Analyzing millions of patients rather than the hundreds or thousands in a standard clinical trial also means the results are potentially more statistically sound—that is, findings are less likely to be to the result of chance. Another advantage of mining patient records: they include children and women of reproductive age, who are often barred from clinical trials because the risks are thought to outweigh the benefits.

At first glance, mining databases for information may seem a lot like conducting an old-style observational study, in which researchers find one group of patients who just happen to be receiving a particular therapy and another group who are receiving either no therapy or a different one. In contrast, a randomized controlled trial assigns patients to receive one or another treatment.
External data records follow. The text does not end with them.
===== config.mk =====
export PLATFORM = sky130hd
export DESIGN_NAME = vga_mem_wr_arbiter_flat
export DESIGN_NICKNAME = d
export VERILOG_FILES = /design/src/rtl/vga_mem_wr_arbiter_if.sv /design/src/rtl/vga_mem_wr_arbiter.sv /design/src/flat_wrapper.sv
export SDC_FILE = /design/constraint.sdc
export NUM_CORES = 1
export LEC_CHECK = 0
export BUFFER_PORTS_ARGS = -buffer_cell sky130_fd_sc_hd__buf_2
export CAP_MARGIN = 20
export CORE_MARGIN = 10
export CORE_UTILIZATION = 45
export CTS_BUF_LIST = sky130_fd_sc_hd__clkbuf_2
export DETAILED_ROUTE_END_ITERATION = 10
export GPL_ROUTABILITY_DRIVEN = 0
export GPL_TIMING_DRIVEN = 1
export PLACE_DENSITY = 0.7
export SLEW_MARGIN = 10
export SYNTH_ARGS = -nofsm -noshare
export SYNTH_HDL_FRONTEND = slang
export SYNTH_SLANG_ARGS = --single-unit

===== constraint.sdc =====
create_clock -name clock -period 2.51 [get_ports clock]
set_input_delay 0.3765 -clock clock [delete_from_list [all_inputs] [get_ports clock]]
set_output_delay 0.3765 -clock clock [all_outputs]
set_load 0.005 [all_outputs]
==> src/rtl/page_alloc_arbiter_if.sv <==
// Signal bundle linking the page allocation arbiter to its write requesters, release source and page-state block.
// The slave modport is the arbiter's view; the master modport is the surrounding logic's view.
interface page_alloc_arbiter_if;
  logic        arb_en;
  logic [15:0] wr_req;
  logic [15:0] wr_grant;
  logic [10:0] grant_page;
  logic        rel_valid;
  logic [3:0]  rel_port;
  logic [10:0] rel_addr;
  logic        rel_ready;
  logic        wr_op;
  logic [3:0]  wr_port;
  logic        rd_op;
  logic [3:0]  rd_port;
  logic [10:0] rd_addr;
  logic [3:0]  request_port;
  logic [10:0] page_amount;
  logic [10:0] null_ptr;
  logic [10:0] free_space;
  logic [1:0]  arb_state;

  modport slave (
    input  arb_en, wr_req, rel_valid, rel_port, rel_addr, page_amount, null_ptr, free_space,
    output wr_grant, grant_page, rel_ready, wr_op, wr_port, rd_op, rd_port, rd_addr,
           request_port, arb_state
  );

  modport master (
    output arb_en, wr_req, rel_valid, rel_port, rel_addr, page_amount, null_ptr, free_space,
    input  wr_grant, grant_page, rel_ready, wr_op, wr_port, rd_op, rd_port, rd_addr,
           request_port, arb_state
  );
endinterface
File: config.mk
export PLATFORM = sky130hd
export DESIGN_NAME = bcd_hex_counter_display_flat
export DESIGN_NICKNAME = d
export VERILOG_FILES = /design/src/rtl/bcd_hex_counter_display_pkg.sv /design/src/rtl/bcd_hex_counter_display_if.sv /design/src/rtl/bcd_hex_counter_display_counter_digit.sv /design/src/rtl/bcd_hex_counter_display.sv /design/src/flat_wrapper.sv
export SDC_FILE = /design/constraint.sdc
export NUM_CORES = 1
export LEC_CHECK = 0
export CAP_MARGIN = 25
export CORE_ASPECT_RATIO = 0.6
export CORE_MARGIN = 2
export CORE_UTILIZATION = 40
export CTS_BUF_LIST = sky130_fd_sc_hd__clkbuf_8
export DETAILED_ROUTE_END_ITERATION = 12
export GPL_TIMING_DRIVEN = 0
export PLACE_DENSITY = 0.68
export SLEW_MARGIN = 20
export SYNTH_ARGS = -nofsm -noshare
export SYNTH_HDL_FRONTEND = slang
export SYNTH_SLANG_ARGS = --single-unit
File: constraint.sdc
create_clock -name Clock -period 2.35 [get_ports Clock]
set_input_delay 0.5875 -clock Clock [delete_from_list [all_inputs] [get_ports Clock]]
set_output_delay 0.5875 -clock Clock [all_outputs]
set_load 0.005 [all_outputs]
File: src/rtl/bcd_hex_counter_display_pkg.sv
// Shared constants for the multi-digit up/down counter: digit limits, the
// active-low seven-segment glyph table and the direction encoding.
package bcd_hex_counter_display_pkg;

    localparam logic [3:0] DIGIT_MAX_HEX = 4'hF;
    localparam logic [3:0] DIGIT_MAX_BCD = 4'd9;

    // Index n holds the a..g pattern (a in bit 6) for digit value n.
    localparam logic [15:0][6:0] SEG_TABLE = {
        7'b0111000,  // F
        7'b0110000,  // E
        7'b1000010,  // d
        7'b0110001,  // C
        7'b1100000,  // b
        7'b0001000,  // A
        7'b0000100,  // 9
        7'b0000000,  // 8
        7'b0001111,  // 7
        7'b0100000,  // 6
        7'b0100100,  // 5
        7'b1001100,  // 4
        7'b0000110,  // 3
        7'b0010010,  // 2
        7'b1001111,  // 1
        7'b0000001   // 0
    };

    typedef enum logic {
        DIR_DOWN = 1'b0,
        DIR_UP   = 1'b1
    } dir_e;

    function automatic logic [3:0] digit_max(input logic bcd);
        return bcd ? DIGIT_MAX_BCD : DIGIT_MAX_HEX;
    endfunction

    function automatic logic [6:0] seg_encode(input logic [3:0] digit);
        return SEG_TABLE[digit];
    endfunction

endpackage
Observational studies have yielded huge public health benefits (showing that cigarettes can cause lung cancer, for instance), but they can also mislead. It was observational studies that concluded, for instance, that long-term hormone therapy in older women whose estrogen levels begin to decline around menopause reduced the risk of heart disease, as well as bringing other benefits. In fact, as the 2002 Women’s Health Initiative—a prospective, randomized controlled trial—showed, hormone replacement does not protect against heart disease and raises the risk of stroke and breast cancer. The problem was that women using hormone replacement therapy in the observational studies were different in important ways from those who were not (if nothing else, they were being treated by a physician). Those differences, not hormone therapy, accounted for the women’s apparently lower risk of cardiovascular disease.
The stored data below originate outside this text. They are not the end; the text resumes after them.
[src/rtl/mips_pipe_pkg.sv]
// Shared types and constants for the MIPS front-end pipeline registers.
package mips_pipe_pkg;

  localparam logic [31:0] NOP_INSTR_WORD = 32'h0000_0000;

  typedef enum logic [1:0] {
    EMPTY = 2'd0,
    ONE   = 2'd1,
    TWO   = 2'd2
  } ifid_occ_t;

  typedef struct packed {
    logic [31:0] instr;
    logic [31:0] pc;
  } ifid_beat_t;

endpackage

[src/rtl/ifid_entry_reg.sv]
// One IF/ID storage slot: instruction, PC and precomputed PC+4, loaded on enable.
module ifid_entry_reg #(
  parameter int                 INSTR_W   = 32,
  parameter int                 PC_W      = 32,
  parameter logic [INSTR_W-1:0] NOP_INSTR = '0
) (
  input  logic               clock,
  input  logic               reset,
  input  logic               load,
  input  logic [INSTR_W-1:0] d_instr,
  input  logic [PC_W-1:0]    d_pc,
  input  logic [PC_W-1:0]    d_pc_plus4,
  output logic [INSTR_W-1:0] instr,
  output logic [PC_W-1:0]    pc,
  output logic [PC_W-1:0]    pc_plus4
);

  always_ff @(posedge clock or posedge reset) begin
    if (reset) begin
      instr    <= NOP_INSTR;
      pc       <= '0;
      pc_plus4 <= '0;
    end else if (load) begin
      instr    <= d_instr;
      pc       <= d_pc;
      pc_plus4 <= d_pc_plus4;
    end
  end

endmodule

[src/rtl/ifid_skid_stage.sv]
// IF->ID pipeline register with valid/ready handshake, flush, optional 2-entry skid
// buffer (registered if_ready) and a saturating bubble counter.
module ifid_skid_stage
  import mips_pipe_pkg::*;
#(
  parameter int                 INSTR_W   = 32,
  parameter int                 PC_W      = 32,
  parameter logic [INSTR_W-1:0] NOP_INSTR = INSTR_W'(NOP_INSTR_WORD),
  parameter bit                 SKID_EN   = 1'b1,
  parameter int                 CNT_W     = 16
) (
  input  logic               clock,
  input  logic               reset,
  input  logic               if_valid,
  output logic               if_ready,
  input  logic [INSTR_W-1:0] if_instr,
  input  logic [PC_W-1:0]    if_pc,
  input  logic               flush,
  output logic               id_valid,
  input  logic               id_ready,
  output logic [INSTR_W-1:0] id_instr,
  output logic [PC_W-1:0]    id_pc,
  output logic [PC_W-1:0]    id_pc_plus4,
  output logic [CNT_W-1:0]   bubble_cnt
);

  ifid_occ_t          state;
  logic               acc, pop;
  logic               main_load, skid_load, main_from_skid;
  logic [PC_W-1:0]    in_pc_plus4;
  logic [INSTR_W-1:0] main_instr, skid_instr, main_d_instr;
  logic [PC_W-1:0]    main_pc, skid_pc, main_d_pc;
  logic [PC_W-1:0]    main_pc_plus4, skid_pc_plus4, main_d_pc_plus4;

  assign id_valid = (state != EMPTY);
  // With the skid slot, ready comes from registered state only; without it the
  // single slot can refill in the same edge it is drained.
  assign if_ready = SKID_EN ? (state != TWO) : ((state == EMPTY) || id_ready);
  assign acc      = if_valid && if_ready;
  assign pop      = id_valid && id_ready;

  // The adder sits on the load path so id_pc_plus4 comes straight from a flop.
  assign in_pc_plus4 = if_pc + PC_W'(4);

  always_comb begin
    main_from_skid = (state == TWO);
    main_load      = 1'b0;
    skid_load      = 1'b0;
    if (!flush) begin
      case (state)
        EMPTY:   main_load = acc;
        ONE: begin
          main_load = acc && pop;
          skid_load = SKID_EN && acc && !pop;
        end
        TWO:     main_load = pop;
        default: main_load = 1'b0;
      endcase
    end
    main_d_instr    = main_from_skid ? skid_instr    : if_instr;
    main_d_pc       = main_from_skid ? skid_pc       : if_pc;
    main_d_pc_plus4 = main_from_skid ? skid_pc_plus4 : in_pc_plus4;
  end

  always_ff @(posedge clock or posedge reset) begin
    if (reset) begin
      state <= EMPTY;
    end else if (flush) begin
      state <= EMPTY;
    end else begin
      case (state)
        EMPTY: if (acc) state <= ONE;
        ONE: begin
          if (acc && !pop)      state <= TWO;
          else if (!acc && pop) state <= EMPTY;
        end
        TWO:     if (pop) state <= ONE;
        default: state <= EMPTY;
      endcase
    end
  end

  always_ff @(posedge clock or posedge reset) begin
    if (reset) begin
      bubble_cnt <= '0;
    end else if (!id_valid && (bubble_cnt != {CNT_W{1'b1}})) begin
      bubble_cnt <= bubble_cnt + CNT_W'(1);
    end
  end

  ifid_entry_reg #(.INSTR_W(INSTR_W), .PC_W(PC_W), .NOP_INSTR(NOP_INSTR)) u_main (
    .clock      (clock),
    .reset      (reset),
    .load       (main_load),
    .d_instr    (main_d_instr),
    .d_pc       (main_d_pc),
    .d_pc_plus4 (main_d_pc_plus4),
    .instr      (main_instr),
    .pc         (main_pc),
    .pc_plus4   (main_pc_plus4)
  );

  generate
    if (SKID_EN) begin : g_skid
      ifid_entry_reg #(.INSTR_W(INSTR_W), .PC_W(PC_W), .NOP_INSTR(NOP_INSTR)) u_skid (
        .clock      (clock),
        .reset      (reset),
        .load       (skid_load),
        .d_instr    (if_instr),
        .d_pc       (if_pc),
        .d_pc_plus4 (in_pc_plus4),
        .instr      (skid_instr),
        .pc         (skid_pc),
        .pc_plus4   (skid_pc_plus4)
      );
    end else begin : g_no_skid
      assign skid_instr    = NOP_INSTR;
      assign skid_pc       = '0;
      assign skid_pc_plus4 = '0;
    end
  endgenerate

  assign id_instr    = id_valid ? main_instr    : NOP_INSTR;
  assign id_pc       = id_valid ? main_pc       : '0;
  assign id_pc_plus4 = id_valid ? main_pc_plus4 : '0;

endmodule

[config.mk]
export PLATFORM = sky130hd
export DESIGN_NAME = ifid_skid_stage
export DESIGN_NICKNAME = d
export VERILOG_FILES = /design/src/rtl/mips_pipe_pkg.sv /design/src/rtl/ifid_entry_reg.sv /design/src/rtl/ifid_skid_stage.sv
export SDC_FILE = /design/constraint.sdc
export NUM_CORES = 1
export LEC_CHECK = 0
export BUFFER_PORTS_ARGS = -buffer_cell sky130_fd_sc_hd__clkbuf_2
export CAP_MARGIN = 20
export CORE_MARGIN = 4
export CORE_UTILIZATION = 50
export DETAILED_ROUTE_END_ITERATION = 6
export HOLD_SLACK_MARGIN = 0.02
export PLACE_DENSITY = 0.77
export REMOVE_ABC_BUFFERS = 1
export SLEW_MARGIN = 15
export SYNTH_ARGS = -nofsm -noshare
export SYNTH_HDL_FRONTEND = slang
export SYNTH_SLANG_ARGS = --single-unit
[constraint.sdc]
create_clock -name clock -period 7.7 [get_ports clock]
set_clock_uncertainty 0.1 [all_clocks]
set_input_delay 1.925 -clock clock [delete_from_list [all_inputs] [get_ports clock]]
set_output_delay 1.925 -clock clock [all_outputs]
set_load 0.005 [all_outputs]
Yosys cells after proc, flatten, opt, wreduce, memory -nomap -nowiden
Cells that the tools add are included.
{ "op_classes": {"shift": 0, "multipliers": 0, "n_div": 0, "n_reduce_logical": 12, "muxes": 16, "bitwise_logic": 0, "n_addsub": 2, "magnitude_cmp": 0, "n_eq_ne": 7} }
{ "ops": {"columns": ["op", "count"], "rows": [
  ["$mux W32", 6],
  ["$add A32 B3 Y32 const B", 1],
  ["$add A16 B1 Y16 const B", 1],
  ["$ne A16 B16 Y1 const B", 1],
  ["$mux W2", 5],
  ["$logic_and A1 B1 Y1", 6],
  ["$ne A3 B3 Y1 const B", 2],
  ["$pmux W2 S3", 1],
  ["$ne A4 B4 Y1 const B", 1],
  ["$logic_not A1 Y1", 3],
  ["$mux W1", 3],
  ["$pmux W1 S3", 1],
  ["$reduce_and A3 Y1", 1],
  ["$eq A2 B1 Y1 const B", 1],
  ["$eq A2 B2 Y1 const B", 1],
  ["$logic_not A2 Y1", 1],
  ["$ne A2 B2 Y1 const B", 1],
  ["$reduce_bool A2 Y1", 1]
]} }
{ "word_totals": {"ramBits": 0, "reg_bits": 210, "word_cells": 45, "out_inout_bits": 114, "n_memories": 0, "rom_bits": 0, "in_bits": 69, "latch_bits": 0} }

Longest topological paths before layout
Gate-level depths: netlist of run 1.
{ "logic_depth": {"depth_word": 8, "mapped_depth": 7, "mapped_depth_nobuf": 6} }

By module
From an unflattened synthesis of run 1, not the netlist that was laid out.
{ "hier_totals": {"cells_unflattened": 989, "area_unflattened_um2": 10979.3} }
{ "by_module_without_submodules": {"columns": ["module", "cells_each", "instances", "seq_area_each_um2", "area_per_inst_um2"], "rows": [
  ["ifid_entry_reg", 204, 2, 2402.3, 3768.6],
  ["ifid_skid_stage", 581, 1, 450.4, 3442.1]
]} }

Least setup slack after synthesis of run 1
Ideal clock, no wire load.
{ "synth_timing": {"path_kind": "reg-to-output", "start": "register state[0]", "end": "output id_pc_plus4[0]", "stages_incl_launch_ff": 7, "setup_slack_ns": 4.287, "n_path_buf": 3, "required_time_ns": 5.675, "arrival_time_ns": 1.388, "path_cell_list": "dfrtp_1 > nor2_1 > inv_1 > clkbuf_1 > clkbuf_1 > and2_1 > buf_4"} }
{ "synth_via": {"elab_chain_len": 2} }
{ "synth_rtl": {"columns": ["item", "line_no", "rtl"], "rows": [
  ["from (decl)", "ifid_skid_stage.sv:27", "ifid_occ_t state;"],
  ["from (signal assigned)", "ifid_skid_stage.sv:67", "state <= EMPTY;"],
  ["from (signal assigned)", "ifid_skid_stage.sv:69", "state <= EMPTY;"],
  ["from (signal assigned)", "ifid_skid_stage.sv:72", "EMPTY: if (acc) state <= ONE;"],
  ["$reduce_bool A2 Y1", "ifid_skid_stage.sv:35", "assign id_valid = (state != EMPTY);"],
  ["$mux W32", "ifid_skid_stage.sv:125", "assign id_pc_plus4 = id_valid ? main_pc_plus4 : '0;"],
  ["to (decl)", "ifid_skid_stage.sv:23", "output logic [PC_W-1:0] id_pc_plus4,"]
]} }
Every way passes these cells.

Final worst setup path of run 1
{ "layout_timing": {"start": "register state[0]", "end": "output if_ready"} }
{ "layout_via": {"elab_chain_len": 1} }
{ "layout_rtl": {"columns": ["item", "line_no", "rtl"], "rows": [
  ["$ne A2 B2 Y1", "ifid_skid_stage.sv:38", "assign if_ready = SKID_EN ? (state != TWO) : ((state == EMPTY) || id_ready);"],
  ["to (decl)", "ifid_skid_stage.sv:15", "output logic if_ready,"]
]} }
Every way passes these cells.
Today’s pioneers in the use of health records for CER are well aware that they are conducting observational studies. But they have developed statistical and other methodologies to safeguard against the errors that can bedevil such investigations. The key step is to make sure that it was not something about the patient rather than the treatment that accounted for a given outcome, as was the case in the observational studies of hormone replacement. “There is always the real possibility that people who get one treatment may be different in some ways from people who get another treatment,” Selby says. “To adjust for that, you need very detailed data, and Kaiser Permanente has it. It can tell you that patients [in the comparison groups] were identical for all practical purposes or allow you to adjust statistically for any remaining differences.”

And the Blind Shall See
Ophthalmologist Donald Fong of the Southern California Permanente Medical Group tapped those data to compare two treatments for age-related macular degeneration, the leading cause of severe vision loss in people older than 60 years. Since 2004 physicians had been using Avastin, a cancer drug manufactured by Genentech, against this disease. But that was an off-label use—that is, one for which the company did not have U.S. Food and Drug Administration approval but which physicians are allowed to prescribe anyway. In 2006 the fda approved Lucentis, also from Genentech, for macular degeneration. Avastin and Lucentis are very similar, but Avastin costs $50 per dose compared with $2,200 for Lucentis. That put physicians in a quandary: Should they continue to use Avastin off-label or switch patients to Lucentis?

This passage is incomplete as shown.